→ What to produce: Retype precisely the section of the data that starts at the line containing "4_1_cts: 0 /" and runs to its final line, ends included.

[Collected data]

==> src/rtl/exe_hazard_fwd_ctrl.sv <==
// ---------------------------------------------------------------------------
// exe_hazard_fwd_ctrl
//
// Execute-stage sequencer for a 5-stage ARM-style pipeline. It shadows the
// two instructions ahead of decode (the EXE slot and the MEM slot). It
// detects RAW hazards against them, drives the decode stall, handles
// taken-branch flush, and registers the Rn/Rm forwarding selects so they
// line up with the instruction that occupies EXE.
//
// Ports
//   clk            pipeline clock, rising edge
//   rst            asynchronous active-low reset
//   fwd_enable     1 = forward from MEM/WB; 0 = stall on every RAW hazard
//   id_valid       decode holds a real instruction
//   id_src1/2      Rn / Rm indices of the decode instruction
//   id_src1/2_used decode instruction reads Rn / Rm
//   id_dest        decode destination index
//   id_wb_en       decode instruction writes id_dest
//   id_mem_read    decode instruction is a load
//   branch_taken   EXE resolves a taken branch this cycle
//   stall          combinational: freeze PC and IF/ID, insert a bubble
//   exe_valid      registered: EXE slot holds a real instruction
//   val_rn_sel     registered: 00 regfile, 01 one ahead (MEM), 10 two ahead (WB)
//   val_rm_sel     registered: same encoding as val_rn_sel
//   stall_count    saturating count of stall cycles
//
// Flow control: decode presents an instruction with id_valid=1. The
// instruction is accepted into EXE on a rising edge only when stall=0 and
// branch_taken=0. While stall=1 decode must hold the same instruction
// stable, and a bubble (valid=0) enters EXE instead. A taken branch
// discards the decode instruction, and the front end refetches it.
// ---------------------------------------------------------------------------
module exe_hazard_fwd_ctrl #(
  parameter int REG_W = 4,
  parameter int CNT_W = 16
) (
  input  logic             clk,
  input  logic             rst,
  input  logic             fwd_enable,
  input  logic             id_valid,
  input  logic [REG_W-1:0] id_src1,
  input  logic [REG_W-1:0] id_src2,
  input  logic             id_src1_used,
  input  logic             id_src2_used,
  input  logic [REG_W-1:0] id_dest,
  input  logic             id_wb_en,
  input  logic             id_mem_read,
  input  logic             branch_taken,
  output logic             stall,
  output logic             exe_valid,
  output logic [1:0]       val_rn_sel,
  output logic [1:0]       val_rm_sel,
  output logic [CNT_W-1:0] stall_count
);

  localparam logic [1:0]       SEL_RF  = 2'b00;
  localparam logic [1:0]       SEL_MEM = 2'b01;
  localparam logic [1:0]       SEL_WB  = 2'b10;
  localparam logic [CNT_W-1:0] CNT_MAX = '1;
  localparam logic [CNT_W-1:0] CNT_ONE = CNT_W'(1);

  // EXE slot: the instruction one ahead of decode
  logic             exe_v;
  logic [REG_W-1:0] exe_dest;
  logic             exe_wb;
  logic             exe_mr;
  // MEM slot: the instruction two ahead of decode
  logic             mem_v;
  logic [REG_W-1:0] mem_dest;
  logic             mem_wb;

  // Source/slot matches, evaluated against the slots before the edge
  logic s1_exe, s2_exe, s1_mem, s2_mem;
  logic hazard;
  logic load_id;
  logic [1:0] rn_sel_d, rm_sel_d;

  assign s1_exe = id_src1_used & exe_v & exe_wb & (id_src1 == exe_dest);
  assign s2_exe = id_src2_used & exe_v & exe_wb & (id_src2 == exe_dest);
  assign s1_mem = id_src1_used & mem_v & mem_wb & (id_src1 == mem_dest);
  assign s2_mem = id_src2_used & mem_v & mem_wb & (id_src2 == mem_dest);

  // With forwarding, only a load directly ahead cannot be bypassed, because
  // its data appears one cycle too late. Without forwarding, any producer
  // still in EXE or MEM must drain. The register file is write-before-read,
  // so a producer in WB is already visible.
  always_comb begin
    hazard = 1'b0;
    if (id_valid) begin
      if (fwd_enable) hazard = (s1_exe | s2_exe) & exe_mr;
      else            hazard = s1_exe | s2_exe | s1_mem | s2_mem;
    end
  end

  // A flush overrides a stall: the decode instruction is being discarded.
  assign stall   = hazard & ~branch_taken;
  assign load_id = id_valid & ~stall & ~branch_taken;

  // The EXE match is tested first, so the newest producer wins.
  always_comb begin
    rn_sel_d = SEL_RF;
    rm_sel_d = SEL_RF;
    if (load_id && fwd_enable) begin
      if (s1_exe)      rn_sel_d = SEL_MEM;
      else if (s1_mem) rn_sel_d = SEL_WB;
      if (s2_exe)      rm_sel_d = SEL_MEM;
      else if (s2_mem) rm_sel_d = SEL_WB;
    end
  end

  always_ff @(posedge clk or negedge rst) begin
    if (!rst) begin
      exe_v       <= 1'b0;
      exe_dest    <= '0;
      exe_wb      <= 1'b0;
      exe_mr      <= 1'b0;
      mem_v       <= 1'b0;
      mem_dest    <= '0;
      mem_wb      <= 1'b0;
      val_rn_sel  <= SEL_RF;
      val_rm_sel  <= SEL_RF;
      stall_count <= '0;
    end else begin
      mem_v      <= exe_v;
      mem_dest   <= exe_dest;
      mem_wb     <= exe_wb;
      exe_v      <= load_id;
      exe_dest   <= id_dest;
      exe_wb     <= id_wb_en & load_id;
      exe_mr     <= id_mem_read & load_id;
      val_rn_sel <= rn_sel_d;
      val_rm_sel <= rm_sel_d;
      if (stall && (stall_count != CNT_MAX))
        stall_count <= stall_count + CNT_ONE;
    end
  end

  assign exe_valid = exe_v;

endmodule

==> config.mk <==
export PLATFORM = sky130hd
export DESIGN_NAME = exe_hazard_fwd_ctrl
export DESIGN_NICKNAME = d
export VERILOG_FILES = /design/src/rtl/exe_hazard_fwd_ctrl.sv
export SDC_FILE = /design/constraint.sdc
export NUM_CORES = 1
export LEC_CHECK = 0
export CELL_PAD_IN_SITES_DETAIL_PLACEMENT = 1
export CELL_PAD_IN_SITES_GLOBAL_PLACEMENT = 2
export CORE_MARGIN = 3
export CORE_UTILIZATION = 32
export CTS_CLUSTER_SIZE = 30
export DETAILED_ROUTE_END_ITERATION = 12
export PLACE_DENSITY = 0.85
export SETUP_SLACK_MARGIN = 0.2
export SLEW_MARGIN = 20
export SYNTH_ARGS = -nofsm -noshare
export SYNTH_HDL_FRONTEND = slang
export SYNTH_SLANG_ARGS = --single-unit
==> constraint.sdc <==
create_clock -name clk -period 2.85 [get_ports clk]
set_input_delay 0.4275 -clock clk [delete_from_list [all_inputs] [get_ports clk]]
set_output_delay 0.4275 -clock clk [all_outputs]
set_load 0.02 [all_outputs]
* Yosys cells after proc, flatten, opt, wreduce, memory -nomap -nowiden *
Index checks and enable logic that the tools add are counted.

storage, ports and cells
  register bits = 33
  input bits = 21
  output and inout bits = 22
  logic and storage cells = 49

operators by class
  add/subtract/negate cells = 1
  equality and inequality tests = 5
  muxes and demuxes = 8
  bitwise gates (word level) = 23
  reductions and logical operators = 2

operators by type and width
  kind                                                              number
  1-bit AND                                                         18
  16-bit by 1-bit adder with 16-bit output (second input constant)  1
  4-bit == test                                                     4
  16-bit != test (second input constant)                            1
  2-bit 2-to-1 mux                                                  6
  1-bit OR                                                          3
  1-bit logical AND                                                 2
  1-bit 2-to-1 mux                                                  2
  1-bit inverter                                                    2

* Depth between registers and ports, before layout *
  depth in word-level cells = 14
  depth in mapped cells = 9
  depth with buffers taken out = 8

* Least setup slack after synthesis *
OpenSTA, ideal clock, no wires.

  kind = input to register
  start point = in id_src1[3]
  end point = reg stall_count[12]
  setup time = 128 ps
  arrival time = 1,887 ps
  required time = 2,722 ps
  setup slack = 836 ps
  stages = 6
  buffers on the path = 0
  path through = xor2_1 -> nor4_4 -> o21ai_1 -> a21boi_2 -> nand3_1 -> mux2_1

on the way
  longest elaborated chain between the ends = 9
  elaborated cells between the ends (all ways) = 12
  those cells by class = eq/ne (2); mux (2); bitwise (7); reduce/logical (1)

RTL lines
  item                    line    RTL
  start, declared         41      input logic [REG_W-1:0] id_src1,
  4-bit == test           78      assign s1_exe = id_src1_used & exe_v & exe_wb & (id_src1 == exe_dest);
  1-bit AND               78
  1-bit OR                90, 91
  1-bit OR (2 in series)  91      else hazard = s1_exe | s2_exe | s1_mem | s2_mem;
  1-bit 2-to-1 mux *      90      if (fwd_enable) hazard = (s1_exe | s2_exe) & exe_mr;
  1-bit 2-to-1 mux *      89      if (id_valid) begin
  1-bit AND *             96      assign stall = hazard & ~branch_taken;
  named net stall         49      output logic stall,
  1-bit logical AND *     133     if (stall && (stall_count != CNT_MAX))
  end signal, assigned    134     stall_count <= stall_count + CNT_ONE;
  end, declared           53      output logic [CNT_W-1:0] stall_count

The timed path passes the listed nets; every way through them passes the cells marked *.
A chain may end at the register's enable or synchronous reset.

* Worst setup path after layout *
  start point = in id_src2[2]
  end point = out stall

on the way
  longest elaborated chain between the ends = 8
  elaborated cells between the ends (all ways) = 11
  those cells by class = eq/ne (2); mux (2); bitwise (7)

RTL lines
  item                    line    RTL
  start, declared         42      input logic [REG_W-1:0] id_src2,
  4-bit == test           79      assign s2_exe = id_src2_used & exe_v & exe_wb & (id_src2 == exe_dest);
  1-bit AND               79
  1-bit OR                90, 91
  1-bit OR (2 in series)  91
  1-bit 2-to-1 mux *      90
  1-bit 2-to-1 mux *      89
  1-bit AND *             96
  end, declared           49

Mark *: on every way between the ends. The rest lies on a longest branch, timed or not.

==> impl_metrics.toml <==
[pwr]
p_clk_share_pct = 44.6
power.static_leakage_uw = 0.000892
pwr-share-seq_pct = 47.5
p_sw_share_pct = 21.4
vdd_drop_max_v = 0.000212
combPwrFrac_pct = 7.9
powerDensity_mw_per_mm2 = 473
p_switching_uw = 220
intPower_uw = 805

[floorplan]
num_io_pins = 43
die_y_um = 74.1
fp.coreArea_mm2 = 0.00441
dieArea_mm2 = 0.00549
rows = 24
die_w_um = 74.1
initial_core_util_pct = 33.6

[global_route]
grt_pass1_wl_um = 6290
gr-max-usage-layer = "met2"
antenna_found_initial = 0
grt_util_met1_pct = 18.2
groute.usage.overall_pct = 15.1
met3_usage_pct = 4.05
grt_max_degree = 34
grt_pass1_vias = 1333
gr-usage-met2_pct = 26.3
grt_overflow = 0

[setup_path]
cp_top_family = "buffers and inverters"
crit_path_end = "stall"
critPathCaptureType = "primary output"
crit_fanout = 3
critPathBufInv = 2
worstReg2RegStart = "exe_dest[2]$_DFF_PN0_"
critPathSlowestCell = "clkdlybuf4s50_1"
critPathLaunch = "id_src2[2]"
slowest_delay_ns = 0.52
cp.arrival_ns = 2.12
required_ns = 2.42
crit_cells = 6
criticalPathCategory = "primary input to primary output"
worst_r2r_endpoint = "stall_count[12]$_DFFE_PN0P_"
cp-start-kind = "primary input"
path_cells = "clkdlybuf4s50_1 > xor2_1 > nor3_4 > o41ai_2 > a21boi_2 > buf_4"
r2r_slack_ns = 0.62
rr_worst_depth = 8

[logic_synthesis]
syn_inst = 126
yosysTopAreaCellShare_pct = 55.6
ys_types = 25
syn-num-nets = 148
synth_seq_cells = 33
avgSynthCellArea_um2 = 11.8
yosys-top-cells-area = "dfrtp_1 56%, xnor2_1 11%, xor2_1 6.5%"
ys_seq_area_share_pct = 55.6
synth_warnings = 0
synthesis.area_mm2 = 0.00149
post-synth-top-area-cell = "dfrtp_1"

[detailed_routing]
ant_nets = 0
firstDrtPassIters = 3
drtIter0Drc = 28
drc = 0
num_vias = 1159
wl_um = 3810
viasPerCell = 4.89
drt-wirelength-per-cell_um = 16.1

[clocking]
root_buffer = "clkbuf_8"
holdBufCountCts = 0
clkLatencyLatePin_ns = 0.28
cts_tree = "yes"
cts_num_sinks = 33
clockBufferDepth = 2
path_clk_slew_ns = 0.07
htree_levels = 2
cts_buffers = 5

[place]
dp_hpwl_um = 2860
place_congestion = 0.909
io_buffers = 42
dp.cells = 227

[sta]
worst_pin_slew_ns = 0.431
max_freq_mhz = 392
finClkSkew_ns = 0.00404
period_minus_slack_ns = 2.55
hold_viol_final = 0
finalCritPeriodShare_pct = 89.5
slew_headroom_pct = 71.3
maxSlewViolCount = 0
final-setup-viol-count = 0
rsz0062_at_grt = "no"

[final_layout]
drive_gt1_share_pct = 14.1
fill_cells = 458
final_cell_count_no_fill = 237
layout_common_cells = "41 x clkdlybuf4s50_1, 33 x dfrtp_1, 19 x xnor2_1"
antenna_cells = 0
fin_nets = 206
area_delta_synth_final_pct = 45.9
fin_util_pct = 49.1
multi_input_area_um2 = 659
seq_area_um2 = 826
layout_commonest_cell = "clkdlybuf4s50_1"

[run_status]
status = "completed"

[flow_run]
drv_cap = 0

[worst_hold_path]
hold_path.class = "flip-flop to flip-flop"
-- power groups by stage --
| stage | Sequential (uW) | Clock [uW] | Combinational [uW] |
|---|---|---|---|
| after detailed placement | 496 | 0 | 78.3 |
| after CTS | 487 | 467 | 79.3 |
| after floorplan | 496 | 0 | 25.3 |
| final | 487 | 457 | 80.7 |
| after global routing | 488 | 488 | 87.9 |
| after global placement | 495 | 0 | 76.1 |
-- Yosys cell counts (all sizes together) --
cell type / n
a21boi: 1
a21oi: 1
and2: 3
and3: 3
and4: 1
buf: 1
dfrtp: 33
ha: 1
inv: 2
mux2: 2
nand2: 11
nand3: 11
nand4: 9
nor2: 4
nor2b: 2
nor3: 3
nor3b: 2
nor4: 4
o21ai: 1
o41ai: 1
xnor2: 19
xor2: 11
-- layout make-up --
cell class                      count  share of cell area [%]
Clock buffer                        7                    3.98
Timing Repair Buffer               52                    22.7
Multi-Input combinational cell     90                    30.4
Inverter                            2                   0.346
Sequential cell                    33                    38.1
Clock inverter                      1                    1.39
Tap cell                           52                    3.00
-- cell families after synthesis --
logic type	count (synthesis)	share of synthesized area, %
and+or+nand+nor	53	20.3
xor gates and xnor gates	30	17.7
buffers and inverters	3	1.26
muxes	2	1.52
DFF	33	55.6
AOI/OAI and AO/OA	4	2.78
adders and majority gates	1	0.842
-- sequential cells by signal, indices dropped and copies added, names as in the netlist --
register     cells
stall_count     16
mem_wb           1
exe_valid        1
mem_v            1
exe_mr           1
val_rm_sel       2
mem_dest         4
exe_wb           1
val_rn_sel       2
exe_dest         4
-- how the worst min path moves through the flow --
stage / depth (start not counted) / to / startpoint
2_1_floorplan: 0 / exe_dest[0]$_DFF_PN0_ / rst
3_3_place_gp: 0 / mem_wb$_DFF_PN0_ / exe_wb$_DFF_PN0_
3_5_place_dp: 0 / mem_wb$_DFF_PN0_ / exe_wb$_DFF_PN0_
4_1_cts: 0 / mem_wb$_DFF_PN0_ / exe_wb$_DFF_PN0_
5_1_grt: 0 / mem_wb$_DFF_PN0_ / exe_wb$_DFF_PN0_
6_report: 0 / mem_wb$_DFF_PN0_ / exe_wb$_DFF_PN0_
-- repair_timing --
item,in CTS,in global routing
setup endpoints to repair,1,1
buffers inserted,0,2
pin swaps,0,3
cloned,0,0
gates resized for setup,3,5
-- layer usage --
layer  part of all wire [%]  vias to the layer above
li1                       -                      551
met1                     43                      569
met2                     51                       34
met3                    5.7                        5
met4                   0.76                        0
met5                      0                        -
-- per-stage QoR --
step / setup WS [ns] / power [uW] / setup TNS, ns / hold slack (ns) / instance area [um^2]
global route: 0.193 / 1060 / 0 / 0.441 / 2170
floorplan: 0.836 / 521 / 0 / 0.132 / 1490
finish: 0.299 / 1020 / 0 / 0.408 / 2170
detailed placement: -0.119 / 574 / -0.119 / 0.397 / 2020
global placement: -0.0829 / 571 / -0.0829 / 0.390 / 2020
CTS: 0.205 / 1030 / 0 / 0.413 / 2140
(Power assumes the default switching activity.)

→ Response to this task:
4_1_cts: 0 / mem_wb$_DFF_PN0_ / exe_wb$_DFF_PN0_
5_1_grt: 0 / mem_wb$_DFF_PN0_ / exe_wb$_DFF_PN0_
6_report: 0 / mem_wb$_DFF_PN0_ / exe_wb$_DFF_PN0_
-- repair_timing --
item,in CTS,in global routing
setup endpoints to repair,1,1
buffers inserted,0,2
pin swaps,0,3
cloned,0,0
gates resized for setup,3,5
-- layer usage --
layer  part of all wire [%]  vias to the layer above
li1                       -                      551
met1                     43                      569
met2                     51                       34
met3                    5.7                        5
met4                   0.76                        0
met5                      0                        -
-- per-stage QoR --
step / setup WS [ns] / power [uW] / setup TNS, ns / hold slack (ns) / instance area [um^2]
global route: 0.193 / 1060 / 0 / 0.441 / 2170
floorplan: 0.836 / 521 / 0 / 0.132 / 1490
finish: 0.299 / 1020 / 0 / 0.408 / 2170
detailed placement: -0.119 / 574 / -0.119 / 0.397 / 2020
global placement: -0.0829 / 571 / -0.0829 / 0.390 / 2020
CTS: 0.205 / 1030 / 0 / 0.413 / 2140
(Power assumes the default switching activity.)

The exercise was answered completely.